Published online by Cambridge University Press: 05 January 2013
When the U.S. occupation troops arrived in Germany in 1945, they were clear about one thing: World peace and stability would return only if Germany was not only demilitarized and denazified, but permanently democratized. Today West Germany stands as one of the most stable and prosperous democracies in the world. Europe, if not the world, has enjoyed a longer period of peace in the last decades than ever before. Is this the result, perhaps the proudest achievement of American foreign policy in this century?

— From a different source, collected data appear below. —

[src/rtl/coax_pkg.sv]
// Shared definitions for the coax transmit/receive datapath: word width and
// the transmit-side sequencer state encoding.
package coax_pkg;

    localparam int COAX_WORD_WIDTH = 10;

    typedef enum logic [2:0] {
        ST_IDLE,
        ST_LOAD,
        ST_GAP,
        ST_WAIT,
        ST_DRAIN
    } tx_state_e;

endpackage

[src/rtl/coax_fifo.sv]
// Synchronous first-word-fall-through FIFO; the head word is always visible on q.
// A write to a full FIFO is accepted only when a pop happens in the same cycle.
module coax_fifo
    import coax_pkg::*;
#(
    parameter int DEPTH = 8,
    parameter int WIDTH = COAX_WORD_WIDTH
) (
    input  logic                     clk,
    input  logic                     reset,
    input  logic                     write,
    input  logic [WIDTH-1:0]         data,
    input  logic                     read,
    output logic [WIDTH-1:0]         q,
    output logic                     empty,
    output logic                     full,
    output logic [$clog2(DEPTH):0]   count
);

    localparam int PTR_W = $clog2(DEPTH);
    localparam logic [PTR_W:0] FULL_COUNT = DEPTH[PTR_W:0];

    logic [PTR_W-1:0] wr_ptr_q;
    logic [PTR_W-1:0] rd_ptr_q;
    logic [PTR_W:0]   count_q;
    logic [PTR_W:0]   count_d;
    logic [WIDTH-1:0] mem_q [DEPTH];
    logic             do_read;
    logic             do_write;

    assign empty    = (count_q == '0);
    assign full     = (count_q == FULL_COUNT);
    assign count    = count_q;
    assign q        = mem_q[rd_ptr_q];
    assign do_read  = read && !empty;
    assign do_write = write && (!full || do_read);

    always_comb begin
        count_d = count_q;
        if (do_write && !do_read) begin
            count_d = count_q + 1'b1;
        end else if (!do_write && do_read) begin
            count_d = count_q - 1'b1;
        end
    end

    always_ff @(posedge clk or posedge reset) begin
        if (reset) begin
            wr_ptr_q <= '0;
            rd_ptr_q <= '0;
            count_q  <= '0;
        end else begin
            if (do_write) begin
                wr_ptr_q <= wr_ptr_q + 1'b1;
            end
            if (do_read) begin
                rd_ptr_q <= rd_ptr_q + 1'b1;
            end
            count_q <= count_d;
        end
    end

    // Storage carries no reset; only the pointers define what is valid.
    always_ff @(posedge clk) begin
        if (do_write) begin
            mem_q[wr_ptr_q] <= data;
        end
    end

endmodule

The question of the precise role of Americans in the democratization of Germany is still far from settled. There are three classic positions, which have been refined in various combinations over the years. The orthodox view that dominated in the postwar years and the Cold War was that the United States played a positive and decisive role in bringing democracy to Germany. Revisionists on both sides of the Atlantic have maintained since the late 1960s that the reverse was true, that Americans, intent on expanding U.S. capitalism, prevented or even consciously destroyed a strong German movement for a genuinely democratic society. Finally, disgruntled Americans have mused whether their efforts were not ultimately wasted. John Gimbel quotes the U.S. Military Government’s pessimistic report on the meager results of its grass-roots reorientation program, lamenting the “long uphill battle against the forces of tradition, political and social apathy, and post-war cynicism.”